Real vs realistic dialogue

One of the recurring comments I receive on my stories is that I have good dialogue. It’s natural; it’s nuanced; it flows just right.

But that’s not what real dialogue sounds like.

As an example, here’s a brief snippet of a statement I recently transcribed at work.

Q. What did the job consist of?

A. It was, uh, a downstairs, and we, and then he wanted an upstairs in this garage. For her weight-lifting or exercise room, and. So it was a pretty good-sized garage. And then, uh, we, we build that. And then [he] gave us a choice, to go hire somebody to do the roof and the soffit.

Q. Okay.

A. Cause I don’t roof.

Q. You don’t do roofing.

A. No.

Q. Okay.

A. I don’t like it no more.

Q. Okay.

A. So I stopped doing it.

Q. Okay.

And here’s an excerpt from a story I wrote, “The Wedding,” that’ll be in the anthology I hope to have out soon.

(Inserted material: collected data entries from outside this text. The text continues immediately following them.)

$ cat src/hdl/tsd_pkg.sv
// Constants, types and decode functions for the time-slot switch config core.
// Assumes one 40 MHz system clock; all users reference items as tsd_pkg::name.
`default_nettype none

package tsd_pkg;

	// ****************************************
	// Register map (byte addresses)
	// ****************************************
	localparam logic [7:0] ADR_MODE = 8'h00;
	localparam logic [7:0] ADR_SKEW = 8'h04;
	localparam logic [7:0] ADR_PAIR = 8'h08;
	localparam logic [7:0] ADR_STAT = 8'h0c;
	localparam logic [7:0] ADR_SLOT = 8'h10;

	// ****************************************
	// Field positions and reset values
	// ****************************************
	localparam int MODE_DMO_BIT = 0;
	localparam int MODE_SCB_LSB = 1;
	localparam int MODE_IDR_LSB = 3;
	localparam int MODE_ODR_LSB = 5;
	localparam int SKEW_AMT_LSB = 0;
	localparam int SKEW_EN_BIT = 3;
	localparam int PAIR_A_LSB = 0;
	localparam int PAIR_B_LSB = 4;
	localparam int STAT_IN_CNT_LSB = 0;
	localparam int STAT_OUT_CNT_LSB = 8;
	localparam int STAT_IN_RATE_LSB = 16;
	localparam int STAT_OUT_RATE_LSB = 18;
	localparam int STAT_VC_OK_BIT = 20;
	localparam int STAT_BLOCK_BIT = 21;
	localparam int STAT_ERR_BIT = 22;
	localparam int STAT_OFFS_BIT = 23;
	localparam int SLOT_IN_LSB = 0;
	localparam int SLOT_OUT_LSB = 8;
	localparam logic [7:0] MODE_RST = 8'h00;
	localparam logic [7:0] SKEW_RST = 8'h00;
	localparam logic [7:0] PAIR_RST = 8'h32;

	// ****************************************
	// Timing constants
	// ****************************************
	localparam logic [7:0] SLOTS_2M = 8'h20;
	localparam logic [7:0] SLOTS_4M = 8'h40;
	localparam logic [7:0] SLOTS_8M = 8'h80;
	localparam logic [3:0] DMIN_2M = 4'h3;
	localparam logic [3:0] DMIN_4M = 4'h5;
	localparam logic [3:0] DMIN_8M = 4'h9;
	localparam logic [2:0] OFFS_MAX = 3'h4;
	localparam int OFFS_TAPS = 5;
	localparam logic [2:0] BIT_LAST = 3'h7;
	localparam int N_STREAM = 16;

	// ****************************************
	// Types
	// ****************************************
	typedef enum logic [1:0] {RATE_2M, RATE_4M, RATE_8M, RATE_RSVD} tsd_rate_t;

	typedef struct packed {
		logic [4:0] in_cnt;
		logic [4:0] out_cnt;
		logic [15:0] in_mask;
		logic [15:0] out_mask;
		tsd_rate_t in_rate;
		tsd_rate_t out_rate;
		logic vc_ok;
		logic blocking;
		logic err;
	} tsd_cfg_t;

	// ****************************************
	// Functions
	// ****************************************
	function automatic logic [7:0] tsd_slots(input tsd_rate_t r);
		case (r)
			RATE_4M: tsd_slots = SLOTS_4M;
			RATE_8M: tsd_slots = SLOTS_8M;
			default: tsd_slots = SLOTS_2M;
		endcase
	endfunction : tsd_slots

	function automatic logic [3:0] tsd_dmin(input tsd_rate_t r);
		case (r)
			RATE_4M: tsd_dmin = DMIN_4M;
			RATE_8M: tsd_dmin = DMIN_8M;
			default: tsd_dmin = DMIN_2M;
		endcase
	endfunction : tsd_dmin

	// Mask of streams 0 .. cnt-1
	function automatic logic [15:0] tsd_first(input logic [4:0] cnt);
		logic [15:0] m;
		m = 16'h0000;
		for (int i = 0; i < N_STREAM; i++) begin
			if (5'(i) < cnt) begin
				m[i] = 1'b1;
			end
		end
		return m;
	endfunction : tsd_first

endpackage : tsd_pkg

`default_nettype wire

$ cat src/hdl/tsd_buf.sv
// Two-entry buffer with valid/ready on both sides.
// Assumes a single clock and synchronous active-high reset.
`default_nettype none

module tsd_buf #(
	parameter int W = 9
) (
	// Clock and reset
	input wire logic clk_i,
	input wire logic rst_i,
	// Fill side
	input wire logic in_valid_i,
	output logic in_ready_o,
	input wire logic [W-1:0] in_data_i,
	// Drain side
	output logic out_valid_o,
	input wire logic out_ready_i,
	output logic [W-1:0] out_data_o
);

	if (W < 1) begin : g_bad_w
		$error("tsd_buf width must be positive");
	end

	logic [W-1:0] d0_q, d0_d, d1_q, d1_d;
	logic [1:0] cnt_q, cnt_d;
	logic push, pop;

	assign in_ready_o = (cnt_q != 2'h2);
	assign out_valid_o = (cnt_q != 2'h0);
	assign out_data_o = d0_q;
	assign push = in_valid_i && in_ready_o;
	assign pop = out_valid_o && out_ready_i;

	always_comb begin
		d0_d = d0_q;
		d1_d = d1_q;
		cnt_d = cnt_q;
		if (pop) begin
			d0_d = d1_q;
			cnt_d = cnt_d - 2'h1;
		end
		if (push) begin
			if (cnt_d == 2'h0) begin
				d0_d = in_data_i;
			end else begin
				d1_d = in_data_i;
			end
			cnt_d = cnt_d + 2'h1;
		end
	end

	always_ff @(posedge clk_i) begin
		if (rst_i) begin
			d0_q <= '0;
			d1_q <= '0;
			cnt_q <= 2'h0;
		end else begin
			d0_q <= d0_d;
			d1_q <= d1_d;
			cnt_q <= cnt_d;
		end
	end

endmodule : tsd_buf

`default_nettype wire

$ cat src/hdl/tsd_core.sv
// Rate configuration, input skew and throughput delay core of a TDM switch.
// Assumes a classic Wishbone master on clk_i, serial pins asynchronous to clk_i
// and an interface clock far slower than clk_i so every edge is seen.
//
// The placing of the registers and register access over Wishbone were decided locally.
`default_nettype none

// Behaviour
// - 8 Mb/s identical rate: 2x2, ignore config bits
// - 8 Mb/s streams carry 128 slots per frame
// - Different rates: use input and output rate fields
// - Different rates: full switch, delay mode selectable
// - Stream counts set automatically from programmed rates
// - Input skew only at 4 or 8 Mb/s
// - Skew delays input sampling up to four clocks
// - Output frame stays on external frame pulse
// - Per-channel delay-mode bit, zero means variable
// - Variable delay depends only on channel numbers
// - Minimum variable delay three, five, nine slots
// - Beyond minimum, delay equals output minus input
// - Ten-pair config: four streams, 128x128 matrix
// - Main-operation bit picks identical or different rates
// - Constant delay: frame N read in N+2
module tsd_core (
	// Clock and reset
	input wire logic clk_i,
	input wire logic rst_i,
	// Wishbone slave
	input wire logic wb_cyc_i,
	input wire logic wb_stb_i,
	input wire logic wb_we_i,
	input wire logic [7:0] wb_adr_i,
	input wire logic [3:0] wb_sel_i,
	input wire logic [31:0] wb_dat_i,
	output logic [31:0] wb_dat_o,
	output logic wb_ack_o,
	// Serial side pins
	input wire logic iface_clk_i,
	input wire logic frame_sync_input_i,
	input wire logic [15:0] serial_in_stream_i,
	// Timing outputs
	output logic virt_frame_o,
	output logic out_frame_o,
	output logic [15:0] in_bits_o,
	output logic [15:0] in_stream_en_o,
	output logic [15:0] out_stream_en_o,
	output logic [7:0] in_slot_o,
	output logic [7:0] out_slot_o,
	// Delay request
	input wire logic req_valid_i,
	output logic req_ready_o,
	input wire logic [7:0] req_src_ch_i,
	input wire logic [7:0] req_dst_ch_i,
	input wire logic req_delay_mode_i,
	// Delay answer
	output logic rsp_valid_o,
	input wire logic rsp_ready_i,
	output logic [8:0] rsp_delay_o
);

	// ****************************************
	// Local functions
	// ****************************************
	function automatic logic [15:0] pair_bit(input logic [3:0] s);
		logic [15:0] m;
		m = 16'h0000;
		if (s >= 4'h2 && s <= 4'h9) begin
			m[s] = 1'b1;
		end
		return m;
	endfunction : pair_bit

	function automatic tsd_pkg::tsd_cfg_t decode(input logic rate_mode_select, input logic [1:0] config_select_bits,
			input tsd_pkg::tsd_rate_t ir, input tsd_pkg::tsd_rate_t orr,
			input logic [3:0] pa, input logic [3:0] pb);
		tsd_pkg::tsd_cfg_t c;
		logic [15:0] pmask;
		c = '0;
		pmask = 16'h0003 | pair_bit(pa) | pair_bit(pb);
		if (!rate_mode_select) begin
			c.in_rate = ir;
			c.out_rate = ir;
			case (ir)
				tsd_pkg::RATE_8M: begin
					c.in_cnt = 5'h02;
					c.out_cnt = 5'h02;
					c.vc_ok = 1'b1;
				end
				tsd_pkg::RATE_4M: begin
					c.in_cnt = (config_select_bits == 2'h0) ? 5'h08 : 5'h04;
					c.out_cnt = 5'h04;
					c.vc_ok = (config_select_bits != 2'h0);
					c.blocking = (config_select_bits == 2'h0);
				end
				tsd_pkg::RATE_2M: begin
					case (config_select_bits)
						2'h0: begin
							c.in_cnt = 5'h08;
							c.out_cnt = 5'h08;
							c.vc_ok = 1'b1;
						end
						2'h1: begin
							c.in_cnt = 5'h10;
							c.out_cnt = 5'h08;
							c.blocking = 1'b1;
						end
						2'h2: begin
							c.in_cnt = 5'h04;
							c.out_cnt = 5'h04;
							c.vc_ok = 1'b1;
						end
						default: begin
							c.in_cnt = 5'h08;
							c.out_cnt = 5'h04;
							c.blocking = 1'b1;
						end
					endcase
				end
				default: c.err = 1'b1;
			endcase
		end else begin
			c.in_rate = ir;
			c.out_rate = orr;
			c.vc_ok = 1'b1;
			if (ir == tsd_pkg::RATE_2M && orr == tsd_pkg::RATE_4M) begin
				c.in_cnt = 5'h08;
				c.out_cnt = 5'h04;
			end else if (ir == tsd_pkg::RATE_2M && orr == tsd_pkg::RATE_8M) begin
				c.in_cnt = 5'h08;
				c.out_cnt = 5'h02;
			end else if (ir == tsd_pkg::RATE_4M && orr == tsd_pkg::RATE_2M) begin
				c.in_cnt = 5'h04;
				c.out_cnt = 5'h08;
			end else if (ir == tsd_pkg::RATE_8M && orr == tsd_pkg::RATE_2M) begin
				c.in_cnt = 5'h02;
				c.out_cnt = 5'h08;
			end else begin
				c.err = 1'b1;
				c.vc_ok = 1'b0;
			end
		end
		c.in_mask = tsd_pkg::tsd_first(c.in_cnt);
		c.out_mask = tsd_pkg::tsd_first(c.out_cnt);
		if (!rate_mode_select && ir == tsd_pkg::RATE_2M && config_select_bits == 2'h2) begin
			c.in_mask = pmask;
			c.out_mask = pmask;
		end
		return c;
	endfunction : decode

	// Delay in slots of the given rate from channel numbers only
	function automatic logic [8:0] delay_of(input logic [7:0] n, input logic [7:0] m,
			input logic vc, input tsd_pkg::tsd_rate_t r);
		logic [7:0] sl;
		logic [9:0] ss, nn, mm, dd, d;
		sl = tsd_pkg::tsd_slots(r);
		ss = {2'h0, sl};
		nn = {2'h0, n & (sl - 8'h01)};
		mm = {2'h0, m & (sl - 8'h01)};
		dd = {6'h00, tsd_pkg::tsd_dmin(r)};
		if (vc) begin
			d = (ss << 1) + mm - nn - 10'h001;
		end else if (mm >= nn + dd) begin
			d = mm - nn;
		end else begin
			d = mm + ss - nn;
		end
		return d[8:0];
	endfunction : delay_of

	// ****************************************
	// Register file
	// ****************************************
	logic [7:0] mode_q, mode_d, skew_q, skew_d, pair_q, pair_d;
	logic [31:0] dat_q, dat_d;
	logic ack_q, ack_d;
	logic acc;
	tsd_pkg::tsd_cfg_t cfg;
	logic offs_act;
	logic [2:0] amt;
	logic [7:0] in_slot_q, in_slot_d, out_slot_q, out_slot_d;

	assign acc = wb_cyc_i && wb_stb_i && !ack_q;
	assign cfg = decode(mode_q[tsd_pkg::MODE_DMO_BIT],
		mode_q[tsd_pkg::MODE_SCB_LSB +: 2],
		tsd_pkg::tsd_rate_t'(mode_q[tsd_pkg::MODE_IDR_LSB +: 2]),
		tsd_pkg::tsd_rate_t'(mode_q[tsd_pkg::MODE_ODR_LSB +: 2]),
		pair_q[tsd_pkg::PAIR_A_LSB +: 4], pair_q[tsd_pkg::PAIR_B_LSB +: 4]);
	// Offset is honoured only at the higher input rates
	assign offs_act = skew_q[tsd_pkg::SKEW_EN_BIT] &&
		(cfg.in_rate == tsd_pkg::RATE_4M || cfg.in_rate == tsd_pkg::RATE_8M);
	// Out-of-range amounts saturate rather than wrap
	assign amt = (skew_q[tsd_pkg::SKEW_AMT_LSB +: 3] > tsd_pkg::OFFS_MAX) ?
		tsd_pkg::OFFS_MAX : skew_q[tsd_pkg::SKEW_AMT_LSB +: 3];

	always_comb begin
		mode_d = mode_q;
		skew_d = skew_q;
		pair_d = pair_q;
		dat_d = dat_q;
		ack_d = acc;
		if (acc && wb_we_i && wb_sel_i[0]) begin
			case (wb_adr_i)
				tsd_pkg::ADR_MODE: mode_d = wb_dat_i[7:0];
				tsd_pkg::ADR_SKEW: skew_d = {4'h0, wb_dat_i[3:0]};
				tsd_pkg::ADR_PAIR: pair_d = wb_dat_i[7:0];
				default: ;
			endcase
		end
		if (acc) begin
			dat_d = 32'h0000_0000;
			case (wb_adr_i)
				tsd_pkg::ADR_MODE: dat_d[7:0] = mode_q;
				tsd_pkg::ADR_SKEW: dat_d[7:0] = skew_q;
				tsd_pkg::ADR_PAIR: dat_d[7:0] = pair_q;
				tsd_pkg::ADR_STAT: begin
					dat_d[tsd_pkg::STAT_IN_CNT_LSB +: 5] = cfg.in_cnt;
					dat_d[tsd_pkg::STAT_OUT_CNT_LSB +: 5] = cfg.out_cnt;
					dat_d[tsd_pkg::STAT_IN_RATE_LSB +: 2] = cfg.in_rate;
					dat_d[tsd_pkg::STAT_OUT_RATE_LSB +: 2] = cfg.out_rate;
					dat_d[tsd_pkg::STAT_VC_OK_BIT] = cfg.vc_ok;
					dat_d[tsd_pkg::STAT_BLOCK_BIT] = cfg.blocking;
					dat_d[tsd_pkg::STAT_ERR_BIT] = cfg.err;
					dat_d[tsd_pkg::STAT_OFFS_BIT] = offs_act;
				end
				tsd_pkg::ADR_SLOT: begin
					dat_d[tsd_pkg::SLOT_IN_LSB +: 8] = in_slot_q;
					dat_d[tsd_pkg::SLOT_OUT_LSB +: 8] = out_slot_q;
				end
				default: ;
			endcase
		end
	end

	always_ff @(posedge clk_i) begin
		if (rst_i) begin
			mode_q <= tsd_pkg::MODE_RST;
			skew_q <= tsd_pkg::SKEW_RST;
			pair_q <= tsd_pkg::PAIR_RST;
			dat_q <= 32'h0000_0000;
			ack_q <= 1'b0;
		end else begin
			mode_q <= mode_d;
			skew_q <= skew_d;
			pair_q <= pair_d;
			dat_q <= dat_d;
			ack_q <= ack_d;
		end
	end

	assign wb_ack_o = ack_q;
	assign wb_dat_o = dat_q;
	assign in_stream_en_o = cfg.in_mask;
	assign out_stream_en_o = cfg.out_mask;

	// ****************************************
	// Pin synchronisers and skew line
	// ****************************************
	logic [17:0] s1_q, s2_q;
	logic prev_q, prev_d, edge_w;
	logic [16:0] line_q [tsd_pkg::OFFS_TAPS];
	logic [16:0] line_d [tsd_pkg::OFFS_TAPS];
	logic [16:0] tap;
	logic [15:0] bits_q, bits_d;
	logic vfr_q, vfr_d, ofr_q, ofr_d;
	logic [2:0] in_bit_q, in_bit_d, out_bit_q, out_bit_d;

	assign edge_w = s2_q[17] && !prev_q;
	assign tap = line_d[offs_act ? amt : 3'h0];

	always_comb begin
		prev_d = s2_q[17];
		for (int i = 0; i < tsd_pkg::OFFS_TAPS; i++) begin
			line_d[i] = line_q[i];
		end
		if (edge_w) begin
			line_d[0] = s2_q[16:0];
			for (int i = 1; i < tsd_pkg::OFFS_TAPS; i++) begin
				line_d[i] = line_q[i-1];
			end
		end
	end

	always_ff @(posedge clk_i) begin
		if (rst_i) begin
			s1_q <= 18'h00000;
			s2_q <= 18'h00000;
			prev_q <= 1'b0;
			for (int i = 0; i < tsd_pkg::OFFS_TAPS; i++) begin
				line_q[i] <= 17'h00000;
			end
		end else begin
			s1_q <= {iface_clk_i, frame_sync_input_i, serial_in_stream_i};
			s2_q <= s1_q;
			prev_q <= prev_d;
			for (int i = 0; i < tsd_pkg::OFFS_TAPS; i++) begin
				line_q[i] <= line_d[i];
			end
		end
	end

	// ****************************************
	// Frame and slot timing
	// ****************************************
	always_comb begin
		bits_d = bits_q;
		vfr_d = vfr_q;
		ofr_d = ofr_q;
		in_bit_d = in_bit_q;
		in_slot_d = in_slot_q;
		out_bit_d = out_bit_q;
		out_slot_d = out_slot_q;
		if (edge_w) begin
			bits_d = tap[15:0] & cfg.in_mask;
			vfr_d = tap[16];
			ofr_d = line_d[0][16];
			if (tap[16]) begin
				in_bit_d = 3'h0;
				in_slot_d = 8'h00;
			end else begin
				in_bit_d = in_bit_q + 3'h1;
				if (in_bit_q == tsd_pkg::BIT_LAST) begin
					in_slot_d = (in_slot_q == tsd_pkg::tsd_slots(cfg.in_rate) - 8'h01) ?
						8'h00 : in_slot_q + 8'h01;
				end
			end
			if (line_d[0][16]) begin
				out_bit_d = 3'h0;
				out_slot_d = 8'h00;
			end else begin
				out_bit_d = out_bit_q + 3'h1;
				if (out_bit_q == tsd_pkg::BIT_LAST) begin
					out_slot_d = (out_slot_q == tsd_pkg::tsd_slots(cfg.out_rate) - 8'h01) ?
						8'h00 : out_slot_q + 8'h01;
				end
			end
		end
	end

	always_ff @(posedge clk_i) begin
		if (rst_i) begin
			bits_q <= 16'h0000;
			vfr_q <= 1'b0;
			ofr_q <= 1'b0;
			in_bit_q <= 3'h0;
			in_slot_q <= 8'h00;
			out_bit_q <= 3'h0;
			out_slot_q <= 8'h00;
		end else begin
			bits_q <= bits_d;
			vfr_q <= vfr_d;
			ofr_q <= ofr_d;
			in_bit_q <= in_bit_d;
			in_slot_q <= in_slot_d;
			out_bit_q <= out_bit_d;
			out_slot_q <= out_slot_d;
		end
	end

	assign in_bits_o = bits_q;
	assign virt_frame_o = vfr_q;
	assign out_frame_o = ofr_q;
	assign in_slot_o = in_slot_q;
	assign out_slot_o = out_slot_q;

	// ****************************************
	// Throughput delay path
	// ****************************************
	// Constant mode is refused where the configuration cannot keep frame order
	logic vc_eff;
	tsd_pkg::tsd_rate_t d_rate;
	logic [8:0] d_val;

	assign vc_eff = req_delay_mode_i && cfg.vc_ok;
	assign d_rate = mode_q[tsd_pkg::MODE_DMO_BIT] ? cfg.out_rate : cfg.in_rate;
	assign d_val = delay_of(req_src_ch_i, req_dst_ch_i, vc_eff, d_rate);

	tsd_buf #(
		.W(9)
	) u_buf (
		.clk_i(clk_i),
		.rst_i(rst_i),
		.in_valid_i(req_valid_i),
		.in_ready_o(req_ready_o),
		.in_data_i(d_val),
		.out_valid_o(rsp_valid_o),
		.out_ready_i(rsp_ready_i),
		.out_data_o(rsp_delay_o)
	);

endmodule : tsd_core

`default_nettype wire

$ cat config.mk
export PLATFORM = sky130hd
export DESIGN_NAME = tsd_core
export DESIGN_NICKNAME = d
export VERILOG_FILES = /design/src/hdl/tsd_pkg.sv /design/src/hdl/tsd_buf.sv /design/src/hdl/tsd_core.sv
export SDC_FILE = /design/constraint.sdc
export NUM_CORES = 1
export LEC_CHECK = 0
export ABC_AREA = 1
export ABC_CLOCK_PERIOD_IN_PS = 7350
export BUFFER_PORTS_ARGS = -buffer_cell sky130_fd_sc_hd__buf_2
export CORE_UTILIZATION = 41
export CTS_CLUSTER_SIZE = 40
export DETAILED_ROUTE_END_ITERATION = 8
export SYNTH_ARGS = -nofsm -noshare
export SYNTH_HDL_FRONTEND = slang
export SYNTH_SLANG_ARGS = --single-unit
$ cat constraint.sdc
create_clock -name clk_i -period 7.35 [get_ports clk_i]
set_clock_uncertainty 0.1 [all_clocks]
set_input_delay 1.47 -clock clk_i [delete_from_list [all_inputs] [get_ports clk_i]]
set_output_delay 1.47 -clock clk_i [all_outputs]
set_load 0.02 [all_outputs]
==> results by group <==
Status
  • Status: finished clean

Clocking
  • Clock latency on the worst-skew pair: 0.54 ns
  • H-tree levels: 1
  • CTS sink cnt: 214
  • Root Driver: clkbuf_16
  • CTS buffer count: 26
  • Post-CTS Resized: 0
  • Clock Pin Slew Worst Setup and Hold Paths: 0.06 ns
  • Setup bufs post-CTS: 0
  • CTS tree: built
  • Deepest clock path buffer count: 3
  • Hold-fix buffers, CTS: 0

Logic synthesis
  • Post-synth top cells: 313 x nand2_1, 220 x inv_1, 214 x dfxtp_1, 191 x nor2_1, 124 x o21ai_0
  • Primary FF master, synth: dfxtp_1
  • Netlist Area Pre-Place: 11800 um^2
  • Largest cells by area after synthesis: dfxtp_1 36%, nand2_1 10%, inv_1 7.0%
  • Post-synthesis sequential area ratio: 0.364
  • Syn Area/Cell: 7.10 um^2
  • Post-synth EDFFs: 0
  • Synth Register Bits: 214
  • Post-synth top area share: 0.364
  • Mapped Cells: 1660
  • Area leader, netlist: dfxtp_1
  • Synth cell types: 53
  • Most frequent cell after synthesis: nand2_1
  • Asr flop ratio synth: 0
  • Yosys warns: 0

Worst setup path
  • CP max FO: 14
  • Crit Path Class: reg -> out
  • Critical path endpoint category: output port
  • Flop-to-flop setup slack: 3.03 ns
  • Data required, critical path: 5.78 ns
  • Worst Path Arrival: 3.19 ns
  • Critical path launch point type: register

Route
  • Residual DRC count: 0
  • Routed len/inst: 14.4 um
  • Vias per cell: 4.94
  • Routed WL: 31100 um
  • Vias: 10600
  • Final ANT Viol Nets: 0
  • First-iteration detailed-routing DRC count: 814
  • First-pass detailed-route iteration total: 5

STA
  • Achievable clock frequency: 210 MHz
  • Slew headroom: 0.225
  • Fin. Hold Viols: 0
  • Finish-stage setup viols: 0
  • Tightest Pin Transition: 1.15 ns
  • Max Slew Vio Count: 0
  • Tcrit/Tclk final: 0.647
  • Worst hold slack: 0.303 ns
  • Unrepaired setup endpoints after global routing: false
  • Final TNS setup: 0 ns
  • Min cycle time layout: 4.76 ns

Global routing
  • Largest net degree at the start of global routing: 90
  • Global route overflow: 0
  • First-pass GRT wire length: 49900 um
  • Total Routing Usage GR: 0.211
  • Initial antenna violation count: 0
  • Vias in the first global route: 9670

Placed design
  • Port bufs: 158
  • Post-DP HPWL: 22200 um
  • Placer Congestion: 0.941

Die
  • DIE AREA: 29400 um^2
  • Rows: 61
  • CORE AREA: 28000 um^2
  • IO Pins: 196
  • Starting density of the core: 0.421
  • Die width: 171 um
  • Die Y: 171 um

Hold path
  • Min-delay worst type: reg -> reg

Run
  • Max Cap Viol: 0

Cells and area
  • Nets@finish: 1908
  • Ratio of cells with drive above 1 in the final layout: 0.140
  • Layout area overhead: 14.2%
  • N_diodes: 0

Pwr
  • Leak: 6.52 nW
  • Final Total Pwr: 3.12 mW
  • VDD IR max: 0.272 mV
  • Pwr dens: 232 nW/um^2
-- worst paths after layout --
| path | startpoint | cells past startpoint | end |
|---|---|---|---|
| max | mode_q[4] | 8 | in_stream_en_o[4] |
| min | s1_q[6] | 2 | s2_q[6] |
| max reg2reg | mode_q[0] | 21 | u_buf.d1_q[3] |
| min reg2reg | s1_q[6] | 2 | s2_q[6] |
-- state kept, by name, summed over array words and instances (netlist names), 9 cells and up --
register / flops
s2_q: 18
line_q: 72
wb_dat_o: 24
in_bits_o: 16
u_buf.d1_q: 9
u_buf.out_data_o: 9
s1_q: 18
-- worst max-delay path: stages, from the launching register on --
cell	delay (ns)
dfxtp_1	0.40
inv_1	0.16
ha_1	0.30
nand2_1	0.12
nor2_1	0.72
inv_1	0.31
nand3_1	0.28
nand3_1	0.16
buf_2	0.19
-- cells in the final DEF (no fill, tap or decap), drive strengths merged, types with 3 or more instances in the layout --
cell      n
clkinv    8
dfxtp   214
bufinv    4
nand2   319
nand3   125
inv     230
mux2i    25
nor3     19
o211ai   11
nor2    198
o21ai   136
nor4      3
a22oi     3
conb     10
clkbuf   36
a31oi     3
nand3b    5
o221ai    3
nand4    15
o31ai     3
xor2     24
o22ai    10
or2       9
buf     166
ha       53
xnor2     7
fa       13
a21oi   109
-- cell families (layout without fill, tap and decap cells) --
group | count (synthesis) | count (layout) | synth area share
simple gates | 694 | 694 | 0.252
buf+inv | 337 | 444 | 0.125
compound gates | 292 | 292 | 0.136
flops | 214 | 214 | 0.364
fa+ha+maj | 66 | 66 | 0.0784
xor+xnor | 31 | 31 | 0.0231
mux | 25 | 25 | 0.0212
other cells | 1 | 10 | 0.000318
-- routing by layer --
| layer | share of wire | up-vias | track usage | routed length [um] |
|---|---|---|---|---|
| met5 | 0 | - | 0 | 0 |
| met4 | 0.017 | 0 | 0.0435 | 544 |
| met2 | 0.43 | 279 | 0.338 | 13500 |
| met3 | 0.050 | 37 | 0.0260 | 1560 |
| li1 | - | 5487 | - | - |
| met1 | 0.50 | 4829 | 0.303 | 15500 |
-- per-stage QoR --
step | worst slack (ns) | utilization | std cells | instance area, um^2
floorplan | 3.50 | - | 1669 | 11800
global placement | 2.97 | 0.447 | 2106 | 12500
detailed placement | 2.90 | 0.447 | 2106 | 12500
CTS | 2.62 | 0.480 | 2154 | 13500
global route | 2.31 | 0.480 | 2154 | 13500
finish | 2.59 | 0.480 | 2154 | 13500
-- layout make-up --
cell class	instances	area [um^2]
multi-input cells	1118	6060
flip-flops and latches	214	4280
repair buffers	166	853
inverters	230	863
clock buffers	36	738
fillers	2933	14600
well taps	378	473
clock inverters	12	179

“How do you even find anything in here, Gene?” I asked him for the hundredth time, as I moved a dusty box of file folders over to my desk. “Nothing’s alphabetized or in the client database.”

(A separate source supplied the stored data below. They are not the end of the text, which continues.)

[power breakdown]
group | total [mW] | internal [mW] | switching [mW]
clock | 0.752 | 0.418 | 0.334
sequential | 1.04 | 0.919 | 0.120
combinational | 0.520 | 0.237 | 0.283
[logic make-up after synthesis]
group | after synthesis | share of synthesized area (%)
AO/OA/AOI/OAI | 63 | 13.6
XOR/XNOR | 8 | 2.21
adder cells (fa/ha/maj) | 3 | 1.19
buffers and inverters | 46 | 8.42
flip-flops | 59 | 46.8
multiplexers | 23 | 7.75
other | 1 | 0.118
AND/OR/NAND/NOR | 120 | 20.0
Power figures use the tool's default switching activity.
<file path="config.mk">
export PLATFORM = sky130hd
export DESIGN_NAME = caf_top
export DESIGN_NICKNAME = d
export VERILOG_FILES = /design/src/caf_pkg.sv /design/src/caf_top.sv
export SDC_FILE = /design/constraint.sdc
export NUM_CORES = 1
export LEC_CHECK = 0
export BUFFER_PORTS_ARGS = -buffer_cell sky130_fd_sc_hd__clkbuf_2
export CORE_MARGIN = 1.5
export CORE_UTILIZATION = 50
export DETAILED_ROUTE_END_ITERATION = 8
export PLACE_DENSITY = 0.77
export RECOVER_POWER = 50
export SYNTH_ARGS = -nofsm -noshare
export SYNTH_HDL_FRONTEND = slang
export SYNTH_SLANG_ARGS = --single-unit
</file>
<file path="constraint.sdc">
create_clock -name i_clk -period 3.7 [get_ports i_clk]
set_input_delay 0.74 -clock i_clk [delete_from_list [all_inputs] [get_ports i_clk]]
set_output_delay 0.74 -clock i_clk [all_outputs]
set_load 0.005 [all_outputs]
</file>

Gene Lancaster shrugged his massive shoulders and leaned back in his chair, which creaked tiredly beneath his weight. “I made do just fine, missy, before you came on in here.”

Our secretary-slash-paralegal Loretta rolled her eyes. “I, for one, appreciate the efforts you’re making, Abby. Even if Mr. Lancaster don’t.”

“Hush now.” He waved his hand at her, batting away her words. “This whole system worked just fine for my daddy, and I reckon it’s good enough for me. And for Miss Big City, too.” He nodded in my direction.

“Your daddy? You ain’t half the lawyer he was.” Loretta had worked with Gene’s father, back when it was still Lancaster & Lancaster, instead of Lancaster & Empty Spot. “Your daddy, the real Mr. Lancaster, why, he was the best lawyer our county ever seen.”

“I told you to hush, woman.” He caught me grinning at their exchange, which I still found amusing despite hearing a version of it several times a day.

She ignored him, like usual. ‘You remember that case he had with old Mr. Myers?”

Gene slapped his knee. “Sure do. Old George was heading home from the VFW, lit to the gills, and smashed into Sheriff Tate’s car.”

See the lack of correct grammar in the first one? The stuttering, correcting, repeating? The vernacular and slang? And then compare it to the second one. The key to realistic dialogue is finding a balance between conversational tone and moving the conversation forward. If a sentence doesn’t make sense, cut out the parts that don’t make sense. If a character is repeating himself, cut out the repetition.

If you write, what are your tips for realistic dialogue? As a reader, what bugs you most about the dialogue you read?